* Task directions:
Every line of the data must appear again in the answer, exactly as written.

* Material for the task:
· · ·

[src/hw/fetch_pkg.sv]
package fetch_pkg;

    // Byte address of an instruction, low two bits always zero
    typedef logic [31:0] pc_t;

    // Two-bit branch history counter, lower values lean toward taken
    typedef logic [1:0] hist_t;

    localparam hist_t HIST_STRONG_TAKEN = 2'd0;
    localparam hist_t HIST_TAKEN = 2'd1;
    localparam hist_t HIST_NOT_TAKEN = 2'd2;
    localparam hist_t HIST_STRONG_NOT_TAKEN = 2'd3;

    // Width of the redirect epoch count carried as jump_flag
    localparam int EPOCH_WIDTH = 2;

    typedef logic [EPOCH_WIDTH-1:0] epoch_t;

    typedef struct packed {
        logic miss;
        hist_t history;
    } prediction_t;

    // Resolved control transfer reported back by execute
    typedef struct packed {
        pc_t current_pc;
        pc_t actual_next_pc;
        logic update_pc;
        logic branched;
        logic jumped;
        prediction_t prediction;
    } jump_op_t;

    // Command sent to decode for each fetched instruction
    typedef struct packed {
        pc_t pc;
        pc_t next_pc;
        epoch_t jump_flag;
        prediction_t prediction;
    } inst_op_t;

    // Counter values 0 and 1 predict taken
    function automatic logic hist_predicts_taken(input hist_t history);
        return history < HIST_NOT_TAKEN;
    endfunction

endpackage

· · ·

* Task solution:
[src/hw/fetch_pkg.sv]
package fetch_pkg;

    // Byte address of an instruction, low two bits always zero
    typedef logic [31:0] pc_t;

    // Two-bit branch history counter, lower values lean toward taken
    typedef logic [1:0] hist_t;

    localparam hist_t HIST_STRONG_TAKEN = 2'd0;
    localparam hist_t HIST_TAKEN = 2'd1;
    localparam hist_t HIST_NOT_TAKEN = 2'd2;
    localparam hist_t HIST_STRONG_NOT_TAKEN = 2'd3;

    // Width of the redirect epoch count carried as jump_flag
    localparam int EPOCH_WIDTH = 2;

    typedef logic [EPOCH_WIDTH-1:0] epoch_t;

    typedef struct packed {
        logic miss;
        hist_t history;
    } prediction_t;

    // Resolved control transfer reported back by execute
    typedef struct packed {
        pc_t current_pc;
        pc_t actual_next_pc;
        logic update_pc;
        logic branched;
        logic jumped;
        prediction_t prediction;
    } jump_op_t;

    // Command sent to decode for each fetched instruction
    typedef struct packed {
        pc_t pc;
        pc_t next_pc;
        epoch_t jump_flag;
        prediction_t prediction;
    } inst_op_t;

    // Counter values 0 and 1 predict taken
    function automatic logic hist_predicts_taken(input hist_t history);
        return history < HIST_NOT_TAKEN;
    endfunction

endpackage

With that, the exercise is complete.